Although several Arabidopsis mutant lines, such as irx10, have altered xylan structure leading to collapsed xylem and interfascicular fibers with reduced wall thickness (13, 15, 18, 19), gxmt1-1 stem sections are morphologically indistinguishable from wild-type stems (Fig. S4). Nevertheless, gxmt1-1 stems contain GX that is distinct from wild-type GX, with reduced methylation as shown by cytochemical analysis using noncatalytic carbohydrate binding modules (CBM). One of these molecules, CBM2b1-2, which binds to the backbone of linear and substituted xylans (32), extensively labels the GX-rich secondary walls of interfascicular fibers and vascular bundles in both gxmt1-1 and wild-type stems (Fig. 2B). As expected, less CBM2b1-2 labeling was observed in irx10 stems (Fig. 2B), which display a collapsed xylem phenotype because of decreased amounts of GX (19). Conversely, CBM35 binds to GlcA but not to 4-O-methyl-GlcA substituents of GX (33). CBM35 and CBM2b1-2 displayed comparable labeling intensity in the walls of interfascicular fibers in the wild-type stems (Fig. 2 B and C). However, secondary walls of vascular xylem cells in these sections were weakly labeled with CBM35 (Fig. 2C), demonstrating that the GX in wild-type vascular xylem is highly methylated. Consistent with the almost complete methylation of GX in irx10 walls (Fig. 2A), no binding of CBM35 was observed (Fig. 2C). Notably, all secondary walls of gxmt1-1 stems were strongly labeled by CBM35. This binding was especially pronounced in xylem cells in vascular bundles (Fig. 2C), confirming that the GX in these tissues has a much lower degree of methylation relative to wild-type. These data are supported by analysis of transgenic pGXMT1::GUS lines (Fig. S5), which showed that the GXMT1 promoter is active predominantly in vascular bundles of mature stems.

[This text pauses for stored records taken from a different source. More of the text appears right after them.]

### config.mk
export PLATFORM = sky130hd
export DESIGN_NAME = fp_accum_ctrl
export DESIGN_NICKNAME = d
export VERILOG_FILES = /design/src/rtl/fp_accum_ctrl.sv
export SDC_FILE = /design/constraint.sdc
export NUM_CORES = 1
export LEC_CHECK = 0
export ABC_CLOCK_PERIOD_IN_PS = 1800
export BUFFER_PORTS_ARGS = -buffer_cell sky130_fd_sc_hd__buf_2
export CAP_MARGIN = 25
export CORE_ASPECT_RATIO = 0.5
export CORE_MARGIN = 5
export CORE_UTILIZATION = 50
export CTS_BUF_LIST = sky130_fd_sc_hd__clkbuf_8
export DETAILED_ROUTE_END_ITERATION = 12
export HOLD_SLACK_MARGIN = 0.06
export PLACE_DENSITY = 0.89
export SETUP_SLACK_MARGIN = 0.05
export SYNTH_ARGS = -nofsm -noshare
export SYNTH_HDL_FRONTEND = slang
export SYNTH_SLANG_ARGS = --single-unit
### constraint.sdc
create_clock -name clk -period 1.8 [get_ports clk]
set_input_delay 0.27 -clock clk [delete_from_list [all_inputs] [get_ports clk]]
set_output_delay 0.27 -clock clk [all_outputs]
set_load 0.02 [all_outputs]
## config.mk

```make
export PLATFORM = sky130hd
export DESIGN_NAME = id_ex_stage
export DESIGN_NICKNAME = d
export VERILOG_FILES = /design/src/rtl/alu_pkg.sv /design/src/rtl/alu_ctrl.sv /design/src/rtl/id_ex_stage.sv
export SDC_FILE = /design/constraint.sdc
export NUM_CORES = 1
export LEC_CHECK = 0
export CORE_UTILIZATION = 45
export DETAILED_ROUTE_END_ITERATION = 10
export DONT_BUFFER_PORTS = 1
export SLEW_MARGIN = 10
export SYNTH_ARGS = -nofsm -noshare
export SYNTH_HDL_FRONTEND = slang
export SYNTH_SLANG_ARGS = --single-unit
export TNS_END_PERCENT = 5
```

## constraint.sdc

```tcl
create_clock -name clk -period 2.5 [get_ports clk]
set_input_delay 0.25 -clock clk [delete_from_list [all_inputs] [get_ports clk]]
set_output_delay 0.25 -clock clk [all_outputs]
set_load 0.01 [all_outputs]
```

## src/rtl/alu_pkg.sv

```systemverilog
// Shared ALU definitions: control-line encodings, main-control opcodes,
// funct codes and the bundle carried from decode into execute.
package alu_pkg;

  localparam int unsigned DATA_W  = 32;
  localparam int unsigned GIN_W   = 3;
  localparam int unsigned ALUOP_W = 2;
  localparam int unsigned FUNCT_W = 6;
  localparam int unsigned REG_W   = 5;

  typedef logic [GIN_W-1:0]   gin_t;
  typedef logic [ALUOP_W-1:0] aluop_t;
  typedef logic [FUNCT_W-1:0] funct_t;

  localparam gin_t GIN_AND = 3'b000;
  localparam gin_t GIN_OR  = 3'b001;
  localparam gin_t GIN_ADD = 3'b010;
  localparam gin_t GIN_SRL = 3'b011;
  localparam gin_t GIN_SUB = 3'b110;
  localparam gin_t GIN_SLT = 3'b111;

  localparam aluop_t ALUOP_MEM    = 2'b00;
  localparam aluop_t ALUOP_BRANCH = 2'b01;
  localparam aluop_t ALUOP_RTYPE  = 2'b10;
  localparam aluop_t ALUOP_RSVD   = 2'b11;

  localparam funct_t FUNCT_ADD = 6'b100000;
  localparam funct_t FUNCT_SUB = 6'b100010;
  localparam funct_t FUNCT_AND = 6'b100100;
  localparam funct_t FUNCT_OR  = 6'b100101;
  localparam funct_t FUNCT_SLT = 6'b101010;
  localparam funct_t FUNCT_SRL = 6'b000010;

  typedef struct packed {
    logic [DATA_W-1:0] a;
    logic [DATA_W-1:0] b;
    gin_t              gin;
    logic              illegal;
    logic [REG_W-1:0]  shamt;
    logic [REG_W-1:0]  rd;
  } ex_bundle_t;

  localparam ex_bundle_t EX_BUNDLE_RST = '{
    a:       '0,
    b:       '0,
    gin:     GIN_ADD,
    illegal: 1'b0,
    shamt:   '0,
    rd:      '0
  };

endpackage

```

## src/rtl/alu_ctrl.sv

```systemverilog
// Combinational ALU control decode from main-control opcode and funct field.
// Unsupported combinations fall back to ADD and raise illegal.
module alu_ctrl
  import alu_pkg::*;
(
  input  logic [ALUOP_W-1:0] aluop,
  input  logic [FUNCT_W-1:0] funct,
  output logic [GIN_W-1:0]   gin,
  output logic               illegal
);

  always_comb begin
    gin     = GIN_ADD;
    illegal = 1'b0;
    case (aluop)
      ALUOP_MEM:    gin = GIN_ADD;
      ALUOP_BRANCH: gin = GIN_SUB;
      ALUOP_RTYPE: begin
        case (funct)
          FUNCT_ADD: gin = GIN_ADD;
          FUNCT_SUB: gin = GIN_SUB;
          FUNCT_AND: gin = GIN_AND;
          FUNCT_OR:  gin = GIN_OR;
          FUNCT_SLT: gin = GIN_SLT;
          FUNCT_SRL: gin = GIN_SRL;
          default:   illegal = 1'b1;
        endcase
      end
      default: illegal = 1'b1;
    endcase
  end

endmodule

```

## src/rtl/id_ex_stage.sv

```systemverilog
// Decode-to-execute pipeline stage: decodes ALU control, selects operand B and
// buffers bundles in a 2-entry skid buffer so in_ready depends only on registers.
module id_ex_stage
  import alu_pkg::*;
(
  input  logic               clk,
  input  logic               reset,
  input  logic               in_valid,
  output logic               in_ready,
  input  logic [ALUOP_W-1:0] in_aluop,
  input  logic [FUNCT_W-1:0] in_funct,
  input  logic [DATA_W-1:0]  in_rs_data,
  input  logic [DATA_W-1:0]  in_rt_data,
  input  logic [DATA_W-1:0]  in_imm,
  input  logic               in_alusrc,
  input  logic [REG_W-1:0]   in_shamt,
  input  logic [REG_W-1:0]   in_rd,
  input  logic               flush,
  output logic               out_valid,
  input  logic               out_ready,
  output logic [DATA_W-1:0]  out_a,
  output logic [DATA_W-1:0]  out_b,
  output logic [GIN_W-1:0]   out_gin,
  output logic [REG_W-1:0]   out_shamt,
  output logic [REG_W-1:0]   out_rd,
  output logic               out_illegal
);

  ex_bundle_t r_main;
  ex_bundle_t r_skid;
  logic       r_main_valid;
  logic       r_skid_valid;

  ex_bundle_t w_main_nxt;
  ex_bundle_t w_skid_nxt;
  logic       w_main_valid_nxt;
  logic       w_skid_valid_nxt;

  ex_bundle_t w_in_bundle;
  gin_t       w_gin;
  logic       w_illegal;
  logic       w_accept;
  logic       w_consume;

  alu_ctrl u_alu_ctrl (
    .aluop   (in_aluop),
    .funct   (in_funct),
    .gin     (w_gin),
    .illegal (w_illegal)
  );

  always_comb begin
    w_in_bundle.a       = in_rs_data;
    w_in_bundle.b       = in_alusrc ? in_imm : in_rt_data;
    w_in_bundle.gin     = w_gin;
    w_in_bundle.illegal = w_illegal;
    w_in_bundle.shamt   = in_shamt;
    w_in_bundle.rd      = in_rd;
  end

  assign in_ready  = ~r_skid_valid;
  assign w_accept  = in_valid & ~r_skid_valid;
  assign w_consume = r_main_valid & out_ready;

  // Skid refills main first, so the main register never empties while skid holds data.
  always_comb begin
    w_main_nxt       = r_main;
    w_skid_nxt       = r_skid;
    w_main_valid_nxt = r_main_valid;
    w_skid_valid_nxt = r_skid_valid;
    if (flush) begin
      w_main_valid_nxt = 1'b0;
      w_skid_valid_nxt = 1'b0;
    end else if (!r_main_valid || w_consume) begin
      if (r_skid_valid) begin
        w_main_nxt       = r_skid;
        w_main_valid_nxt = 1'b1;
        w_skid_valid_nxt = 1'b0;
      end else if (w_accept) begin
        w_main_nxt       = w_in_bundle;
        w_main_valid_nxt = 1'b1;
      end else begin
        w_main_valid_nxt = 1'b0;
      end
    end else if (w_accept) begin
      w_skid_nxt       = w_in_bundle;
      w_skid_valid_nxt = 1'b1;
    end
  end

  always_ff @(posedge clk) begin
    if (reset) begin
      r_main       <= EX_BUNDLE_RST;
      r_skid       <= EX_BUNDLE_RST;
      r_main_valid <= 1'b0;
      r_skid_valid <= 1'b0;
    end else begin
      r_main       <= w_main_nxt;
      r_skid       <= w_skid_nxt;
      r_main_valid <= w_main_valid_nxt;
      r_skid_valid <= w_skid_valid_nxt;
    end
  end

  assign out_valid   = r_main_valid;
  assign out_a       = r_main.a;
  assign out_b       = r_main.b;
  assign out_gin     = r_main.gin;
  assign out_shamt   = r_main.shamt;
  assign out_rd      = r_main.rd;
  assign out_illegal = r_main.illegal;

endmodule

```

==> metrics <==
RSZ-0062 raised after global routing=no; EDFF count, synth=0; input/output buffers=0; Gate Count Post-Synth=759; Routability Congestion=0.815; most common cell in the synthesized netlist=dfxtp_1; max-slew violation count=0; worst skew pair latency=0.43 ns; Hold Vio Cnt, Final=0; top cells by area, synth=dfxtp_1, mux2i_1, a211oi_1, nand2_1, a21oi_1; placed cell count=889; critical-path cell list=nor2b_4 -> and3_4 -> buf_12 -> nor2_1 -> a211oi_1 -> dlygate4sd3_1; Max Buffers Root-to-Sink=2; GRT overflow=0; WL final=17100 µm; CP max stage delay=0.57 ns; # rows=44; Max-cap violations=0; DP HPWL=10300 µm; dominant synthesized flop cell=dfxtp_1; maximum vdd drop=466 µV; post-place setup slack=0.664 ns; fin cells=998; critical path endpoint category=flop; status=completed; die area=0.0153 mm²; Die Y=124 µm; Synth Register Bits=158; synth unique cells=40; cts bufs inserted=17; post-synthesis instance area=0.00666 mm²; Core ar.=0.0145 mm²; slew at the pin with the worst max-slew slack=0.510 ns; antenna-violating nets left=0; largest net degree at the start of global routing=120; Filler cells=1287; first-pass GRT wire length=26300 µm; leak pwr=2.91 nW; clk sinks=158; Worst setup SP type=flop; Worst Skew=0.00991 ns; M2 GR Usage=37.5%; most area-hungry cell type in the Yosys netlist=dfxtp_1; Crit-path slowest cell=dlygate4sd3_1; DRC viols=0; met3 Track Usage GR=6.91%; setup violators final=0; DR iter-0 viols=277; Layout Nets=924; worst-path fanout max=48; Worst EP required=2.87 ns; Root Driver=clkbuf_16; Seq/Total Area, Yosys=47.5%; Tmin final=2.34 ns; Commonest cells post-synth=dfxtp_1, nand2_1, a21oi_1, nor2_1, a211oi_1; syn_area_per_cell=8.77 µm²; Initial Util=46.0%; ys async rst share=0%; clk slew on worst S/H paths=0.06 ns; vias in the first global route=5302; Net Count, Synth=882; share of layout cells above drive strength 1=6.27%; Initial DRT Pass Iterations=4; WL/cell=17.1 µm; CP Class=reg -> reg; gr usage total=22.4%; top cell type's share of synthesized area=47.5%; FF/Latch Area=0.00316 mm²; antenna violations before repair=1; vias post-DR=5573; highest clock rate=428 MHz; area delta synth->final=21.7%; IO Count=200; busiest grt layer=met2; pwr/cell area=728 mW/mm²; M1 GR Usage=26.5%; Die X=124 µm; Total Power=5.90 mW; slew margin rel.=66.0%; Syn. warnings=0; Crit path arrival time=2.70 ns; HP Class=in -> reg; via/cell ratio=5.58; final setup margin=0.164 ns; H-Tree Depth=4; final worst-path cycle share=93.5%; multi-input logic area=0.00314 mm²; CTS tree=done; post-route setup TNS=0 ns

GXMT1 Is a GX-Specific Cation-Dependent 4-O-Methyltransferase.

Our bioinformatic, spectroscopic, and histochemical analyses led us to hypothesize that GXMT1 is a GX methyltransferase. Thus, a recombinant tagged form of GXMT1 (amino acids 44–297) (Fig. S2) was expressed in Escherichia coli, purified and tested for its ability to transfer the methyl group from SAM to various acceptor substrates (Fig. S6A). Because it was not known if GlcA is methylated at the nucleotide sugar level or after its transfer to the xylan backbone, we evaluated a selection of potential GXMT1 acceptor substrates including GlcA, UDP-GlcA, and sparsely methylated GX isolated from the gxmt1-1 mutant. After 48 h, the products formed were structurally characterized by 1D and 2D 1H NMR spectroscopy to determine if O-methylation of the acceptor substrates had occurred. Our results establish that GXMT1 catalyzes the transfer of methyl groups exclusively to O-4 of GlcA in gxmt1-1 GX and its fragment oligosaccharides (Fig. 3A and Fig. S7). No methyl groups were transferred to GlcA or UDP-GlcA (Fig. S7), indicating that methylation occurs after addition of GlcA to the xylan backbone. The rate of methyl transfer to polymeric gxmt-1 xylan decreased after the first 3 h of the reaction (Fig. 3A) and after 48 h the degree of methylation had increased to 40%, which is somewhat less than the degree of methylation in wild-type GX. This result is likely due to inhibition by S-adenosyl-l-homocysteine (SAH), the end-product of the reaction and a strong competitive inhibitor of many SAM-dependent methyltransferases (34). Indeed, we found that in vitro GXMT1 activity is inhibited by adding SAH at the start of the reaction (Fig. S8). In vivo, plants use SAH hydrolase (EC 3.3.1.1) and adenosine kinase (EC 2.7.1.20) to metabolize SAH, thus circumventing its inhibitory effects and promoting SAM regeneration and methyltransferase activities (35).

Fig. 3.
Heterologously expressed GXMT1 catalyzes 4-O-methylation of GX in vitro and is located in the Golgi. (A) 1H NMR spectra of the oligosaccharides generated by endoxylanase treatment of the products formed when gxmt1-1 GX was incubated with GXMT1 and SAM. ...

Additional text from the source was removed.